Required work ▸ If a line comes after the one containing "met3: 15 / 362", leave it out; copy every line before it, and that line too, exactly as written, starting from the first line of the entries.
━━ Records provided
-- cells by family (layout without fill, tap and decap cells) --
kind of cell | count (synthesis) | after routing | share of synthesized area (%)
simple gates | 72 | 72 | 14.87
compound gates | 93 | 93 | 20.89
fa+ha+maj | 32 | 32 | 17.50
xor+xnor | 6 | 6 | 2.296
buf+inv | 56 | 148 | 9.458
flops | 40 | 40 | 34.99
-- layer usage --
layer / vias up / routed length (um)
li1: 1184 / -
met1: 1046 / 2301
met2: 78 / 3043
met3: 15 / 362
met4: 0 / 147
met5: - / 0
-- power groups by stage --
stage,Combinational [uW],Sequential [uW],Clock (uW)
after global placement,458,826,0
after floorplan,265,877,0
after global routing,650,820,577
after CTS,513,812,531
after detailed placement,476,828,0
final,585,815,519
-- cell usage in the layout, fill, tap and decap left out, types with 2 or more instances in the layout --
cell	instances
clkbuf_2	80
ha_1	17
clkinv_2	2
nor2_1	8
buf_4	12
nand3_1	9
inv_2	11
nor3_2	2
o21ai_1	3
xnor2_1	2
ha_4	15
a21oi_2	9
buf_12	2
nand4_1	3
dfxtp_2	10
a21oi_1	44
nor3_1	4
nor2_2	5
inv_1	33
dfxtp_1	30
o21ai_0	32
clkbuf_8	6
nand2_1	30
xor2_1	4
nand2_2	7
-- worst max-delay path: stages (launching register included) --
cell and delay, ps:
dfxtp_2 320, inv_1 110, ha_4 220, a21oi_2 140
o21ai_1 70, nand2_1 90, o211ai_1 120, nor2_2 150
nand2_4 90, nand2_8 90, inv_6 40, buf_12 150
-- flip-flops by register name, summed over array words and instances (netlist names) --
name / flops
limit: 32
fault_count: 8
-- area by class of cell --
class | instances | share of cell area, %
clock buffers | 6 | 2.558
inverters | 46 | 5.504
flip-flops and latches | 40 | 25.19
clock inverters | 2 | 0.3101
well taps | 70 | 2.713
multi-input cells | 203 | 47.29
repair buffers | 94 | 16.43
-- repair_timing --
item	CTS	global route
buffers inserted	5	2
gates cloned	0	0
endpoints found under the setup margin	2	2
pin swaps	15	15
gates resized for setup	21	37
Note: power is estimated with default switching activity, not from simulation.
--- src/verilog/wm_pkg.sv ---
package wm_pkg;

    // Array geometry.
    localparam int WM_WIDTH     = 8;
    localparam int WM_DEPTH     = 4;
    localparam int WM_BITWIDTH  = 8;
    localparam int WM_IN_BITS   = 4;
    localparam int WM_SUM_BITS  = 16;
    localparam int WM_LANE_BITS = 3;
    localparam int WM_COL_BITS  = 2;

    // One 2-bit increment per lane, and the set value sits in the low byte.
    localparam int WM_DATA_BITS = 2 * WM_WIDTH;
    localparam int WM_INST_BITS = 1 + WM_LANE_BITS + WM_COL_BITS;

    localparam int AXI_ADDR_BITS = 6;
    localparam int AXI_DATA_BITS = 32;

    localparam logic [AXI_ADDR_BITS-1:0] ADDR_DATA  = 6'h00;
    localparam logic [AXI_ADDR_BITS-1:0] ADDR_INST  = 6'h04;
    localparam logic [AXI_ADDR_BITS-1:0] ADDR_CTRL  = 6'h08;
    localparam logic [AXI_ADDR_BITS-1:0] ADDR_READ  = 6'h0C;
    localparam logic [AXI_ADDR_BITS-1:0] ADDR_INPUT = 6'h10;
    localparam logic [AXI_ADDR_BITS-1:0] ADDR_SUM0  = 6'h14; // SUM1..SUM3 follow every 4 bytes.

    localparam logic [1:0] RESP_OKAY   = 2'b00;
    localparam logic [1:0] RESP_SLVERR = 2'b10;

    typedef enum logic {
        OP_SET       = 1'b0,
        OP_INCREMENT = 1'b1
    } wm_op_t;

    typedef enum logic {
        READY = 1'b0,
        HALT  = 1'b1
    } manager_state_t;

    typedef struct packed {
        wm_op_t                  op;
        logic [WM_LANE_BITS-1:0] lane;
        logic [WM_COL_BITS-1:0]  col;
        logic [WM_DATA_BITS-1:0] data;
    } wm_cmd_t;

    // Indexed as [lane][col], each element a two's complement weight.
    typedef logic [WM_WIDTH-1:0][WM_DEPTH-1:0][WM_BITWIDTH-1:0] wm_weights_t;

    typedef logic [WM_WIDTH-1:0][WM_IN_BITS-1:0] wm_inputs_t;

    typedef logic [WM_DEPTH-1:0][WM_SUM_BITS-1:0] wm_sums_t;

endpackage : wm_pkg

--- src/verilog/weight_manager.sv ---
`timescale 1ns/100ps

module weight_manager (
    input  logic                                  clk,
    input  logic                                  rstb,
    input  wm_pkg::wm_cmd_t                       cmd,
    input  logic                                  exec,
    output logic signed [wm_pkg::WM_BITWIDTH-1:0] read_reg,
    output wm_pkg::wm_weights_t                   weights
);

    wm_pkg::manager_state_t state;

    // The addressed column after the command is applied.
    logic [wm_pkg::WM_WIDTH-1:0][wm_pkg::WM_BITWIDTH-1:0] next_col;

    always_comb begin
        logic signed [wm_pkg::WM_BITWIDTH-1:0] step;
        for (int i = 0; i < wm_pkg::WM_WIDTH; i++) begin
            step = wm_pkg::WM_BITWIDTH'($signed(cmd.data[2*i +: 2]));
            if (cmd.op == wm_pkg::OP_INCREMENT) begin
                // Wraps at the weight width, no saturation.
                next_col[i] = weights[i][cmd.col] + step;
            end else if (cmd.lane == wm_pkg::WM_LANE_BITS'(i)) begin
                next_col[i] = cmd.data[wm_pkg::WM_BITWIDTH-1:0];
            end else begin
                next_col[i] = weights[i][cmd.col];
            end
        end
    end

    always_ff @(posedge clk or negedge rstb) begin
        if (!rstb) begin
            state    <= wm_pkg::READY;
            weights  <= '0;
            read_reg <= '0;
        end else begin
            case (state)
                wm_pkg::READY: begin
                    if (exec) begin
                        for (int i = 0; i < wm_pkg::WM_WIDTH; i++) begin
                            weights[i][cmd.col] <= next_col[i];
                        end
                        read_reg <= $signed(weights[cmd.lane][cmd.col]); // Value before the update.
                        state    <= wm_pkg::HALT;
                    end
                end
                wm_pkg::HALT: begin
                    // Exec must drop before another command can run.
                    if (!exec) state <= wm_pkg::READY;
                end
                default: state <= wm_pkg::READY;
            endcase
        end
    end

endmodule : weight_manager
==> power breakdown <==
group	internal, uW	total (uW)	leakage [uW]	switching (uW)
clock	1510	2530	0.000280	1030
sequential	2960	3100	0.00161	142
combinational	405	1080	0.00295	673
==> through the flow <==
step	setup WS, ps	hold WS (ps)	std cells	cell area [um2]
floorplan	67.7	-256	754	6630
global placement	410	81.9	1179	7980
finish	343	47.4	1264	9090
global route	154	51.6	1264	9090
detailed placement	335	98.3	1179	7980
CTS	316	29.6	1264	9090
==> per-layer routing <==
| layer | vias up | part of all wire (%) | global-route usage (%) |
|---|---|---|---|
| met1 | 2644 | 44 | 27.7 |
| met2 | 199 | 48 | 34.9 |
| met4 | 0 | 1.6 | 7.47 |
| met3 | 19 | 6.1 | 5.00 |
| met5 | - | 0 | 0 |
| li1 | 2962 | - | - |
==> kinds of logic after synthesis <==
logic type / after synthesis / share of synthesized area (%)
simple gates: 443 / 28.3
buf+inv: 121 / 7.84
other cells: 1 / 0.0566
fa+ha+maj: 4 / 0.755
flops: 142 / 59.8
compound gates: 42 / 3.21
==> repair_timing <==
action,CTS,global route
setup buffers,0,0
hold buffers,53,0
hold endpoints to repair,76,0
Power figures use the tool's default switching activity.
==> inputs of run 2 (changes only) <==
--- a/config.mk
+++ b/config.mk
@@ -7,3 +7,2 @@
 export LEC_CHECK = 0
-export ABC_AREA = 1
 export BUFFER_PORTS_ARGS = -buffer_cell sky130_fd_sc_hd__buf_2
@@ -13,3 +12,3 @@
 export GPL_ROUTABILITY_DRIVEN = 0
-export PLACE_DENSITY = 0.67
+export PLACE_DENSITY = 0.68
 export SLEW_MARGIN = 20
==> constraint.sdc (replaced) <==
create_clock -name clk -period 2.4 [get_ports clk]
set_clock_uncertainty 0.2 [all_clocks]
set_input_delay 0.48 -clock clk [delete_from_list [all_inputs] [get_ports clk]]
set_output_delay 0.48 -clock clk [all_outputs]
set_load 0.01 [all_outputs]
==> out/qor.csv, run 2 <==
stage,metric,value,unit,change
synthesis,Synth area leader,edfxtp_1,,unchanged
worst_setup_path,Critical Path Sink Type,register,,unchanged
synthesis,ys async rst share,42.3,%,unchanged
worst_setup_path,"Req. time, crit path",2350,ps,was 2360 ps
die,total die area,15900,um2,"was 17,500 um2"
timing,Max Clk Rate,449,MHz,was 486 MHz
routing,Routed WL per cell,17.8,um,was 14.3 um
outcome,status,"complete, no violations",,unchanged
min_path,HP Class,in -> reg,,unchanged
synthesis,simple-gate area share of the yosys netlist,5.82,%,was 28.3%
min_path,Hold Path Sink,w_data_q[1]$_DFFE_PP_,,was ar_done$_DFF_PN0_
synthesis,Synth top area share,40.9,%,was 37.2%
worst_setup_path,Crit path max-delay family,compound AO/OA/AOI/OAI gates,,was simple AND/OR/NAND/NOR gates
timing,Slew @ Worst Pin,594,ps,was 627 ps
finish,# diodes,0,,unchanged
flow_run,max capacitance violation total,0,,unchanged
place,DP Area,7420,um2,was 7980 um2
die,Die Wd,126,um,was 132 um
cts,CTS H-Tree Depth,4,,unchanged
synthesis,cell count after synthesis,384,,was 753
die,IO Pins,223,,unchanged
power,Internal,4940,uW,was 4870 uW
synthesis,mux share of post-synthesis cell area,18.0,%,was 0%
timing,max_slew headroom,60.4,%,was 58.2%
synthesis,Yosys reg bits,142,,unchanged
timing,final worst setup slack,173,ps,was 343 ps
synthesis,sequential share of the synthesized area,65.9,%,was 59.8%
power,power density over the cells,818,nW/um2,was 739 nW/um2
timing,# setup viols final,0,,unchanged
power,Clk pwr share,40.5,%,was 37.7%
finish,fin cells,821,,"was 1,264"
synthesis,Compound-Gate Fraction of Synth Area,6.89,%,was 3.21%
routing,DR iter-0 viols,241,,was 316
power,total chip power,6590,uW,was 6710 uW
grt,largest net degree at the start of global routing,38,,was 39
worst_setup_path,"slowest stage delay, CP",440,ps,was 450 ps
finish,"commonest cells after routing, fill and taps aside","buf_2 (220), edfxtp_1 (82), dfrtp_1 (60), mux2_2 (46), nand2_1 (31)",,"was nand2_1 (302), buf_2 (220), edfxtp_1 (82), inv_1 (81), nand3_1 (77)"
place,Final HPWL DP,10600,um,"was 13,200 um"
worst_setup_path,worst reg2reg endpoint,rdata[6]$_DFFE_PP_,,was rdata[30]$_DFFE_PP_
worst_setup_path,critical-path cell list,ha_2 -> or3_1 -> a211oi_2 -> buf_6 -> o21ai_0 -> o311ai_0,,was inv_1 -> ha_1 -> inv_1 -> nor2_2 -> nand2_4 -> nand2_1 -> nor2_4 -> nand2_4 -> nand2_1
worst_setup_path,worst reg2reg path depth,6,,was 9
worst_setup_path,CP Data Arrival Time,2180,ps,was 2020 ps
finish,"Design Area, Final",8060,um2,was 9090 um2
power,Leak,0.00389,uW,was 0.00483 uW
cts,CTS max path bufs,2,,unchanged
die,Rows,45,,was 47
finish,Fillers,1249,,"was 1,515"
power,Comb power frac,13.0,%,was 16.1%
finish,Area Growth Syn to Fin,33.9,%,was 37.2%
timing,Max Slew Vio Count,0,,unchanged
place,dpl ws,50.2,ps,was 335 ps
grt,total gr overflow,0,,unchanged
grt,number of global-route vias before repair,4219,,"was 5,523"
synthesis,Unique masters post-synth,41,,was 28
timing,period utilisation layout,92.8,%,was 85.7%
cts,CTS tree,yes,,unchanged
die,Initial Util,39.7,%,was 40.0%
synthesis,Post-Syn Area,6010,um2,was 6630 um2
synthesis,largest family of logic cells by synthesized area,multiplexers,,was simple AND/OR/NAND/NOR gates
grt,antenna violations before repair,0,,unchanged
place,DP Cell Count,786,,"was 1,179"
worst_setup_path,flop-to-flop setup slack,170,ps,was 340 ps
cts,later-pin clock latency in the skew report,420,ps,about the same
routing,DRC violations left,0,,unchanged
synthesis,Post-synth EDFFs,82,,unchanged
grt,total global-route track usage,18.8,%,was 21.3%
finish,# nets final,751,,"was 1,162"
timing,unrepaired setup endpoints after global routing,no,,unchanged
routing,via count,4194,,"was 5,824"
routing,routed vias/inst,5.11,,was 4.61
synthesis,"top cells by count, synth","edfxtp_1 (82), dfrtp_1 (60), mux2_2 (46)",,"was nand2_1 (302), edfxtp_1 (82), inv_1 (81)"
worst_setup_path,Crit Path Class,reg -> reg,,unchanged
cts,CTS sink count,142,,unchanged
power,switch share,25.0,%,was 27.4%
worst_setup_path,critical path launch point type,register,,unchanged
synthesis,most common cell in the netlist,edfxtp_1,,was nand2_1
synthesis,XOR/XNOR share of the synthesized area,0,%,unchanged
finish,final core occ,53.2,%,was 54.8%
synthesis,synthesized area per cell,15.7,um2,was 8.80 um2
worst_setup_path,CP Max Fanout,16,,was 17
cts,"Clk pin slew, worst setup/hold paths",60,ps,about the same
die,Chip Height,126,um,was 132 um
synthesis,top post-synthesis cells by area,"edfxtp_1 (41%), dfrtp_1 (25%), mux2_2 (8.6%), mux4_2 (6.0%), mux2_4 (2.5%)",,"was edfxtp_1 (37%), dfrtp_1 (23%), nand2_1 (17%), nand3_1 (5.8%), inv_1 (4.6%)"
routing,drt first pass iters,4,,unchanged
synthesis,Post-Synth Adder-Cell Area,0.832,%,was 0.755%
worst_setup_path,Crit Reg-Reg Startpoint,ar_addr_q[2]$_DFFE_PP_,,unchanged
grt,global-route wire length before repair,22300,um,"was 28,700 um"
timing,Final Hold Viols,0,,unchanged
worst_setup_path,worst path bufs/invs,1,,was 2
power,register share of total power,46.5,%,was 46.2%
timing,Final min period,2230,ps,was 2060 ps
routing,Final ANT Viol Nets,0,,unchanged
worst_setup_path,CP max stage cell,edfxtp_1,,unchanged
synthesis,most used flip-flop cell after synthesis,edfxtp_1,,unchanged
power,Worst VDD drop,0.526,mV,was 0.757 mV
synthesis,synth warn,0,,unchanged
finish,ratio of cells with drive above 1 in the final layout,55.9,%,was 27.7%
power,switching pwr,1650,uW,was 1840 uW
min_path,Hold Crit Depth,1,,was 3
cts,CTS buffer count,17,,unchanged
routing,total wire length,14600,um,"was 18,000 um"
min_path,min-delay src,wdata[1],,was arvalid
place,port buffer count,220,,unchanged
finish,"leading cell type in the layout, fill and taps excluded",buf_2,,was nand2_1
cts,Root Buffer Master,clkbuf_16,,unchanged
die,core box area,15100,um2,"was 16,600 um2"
━━━━
Answer space ▸
-- cells by family (layout without fill, tap and decap cells) --
kind of cell | count (synthesis) | after routing | share of synthesized area (%)
simple gates | 72 | 72 | 14.87
compound gates | 93 | 93 | 20.89
fa+ha+maj | 32 | 32 | 17.50
xor+xnor | 6 | 6 | 2.296
buf+inv | 56 | 148 | 9.458
flops | 40 | 40 | 34.99
-- layer usage --
layer / vias up / routed length (um)
li1: 1184 / -
met1: 1046 / 2301
met2: 78 / 3043
met3: 15 / 362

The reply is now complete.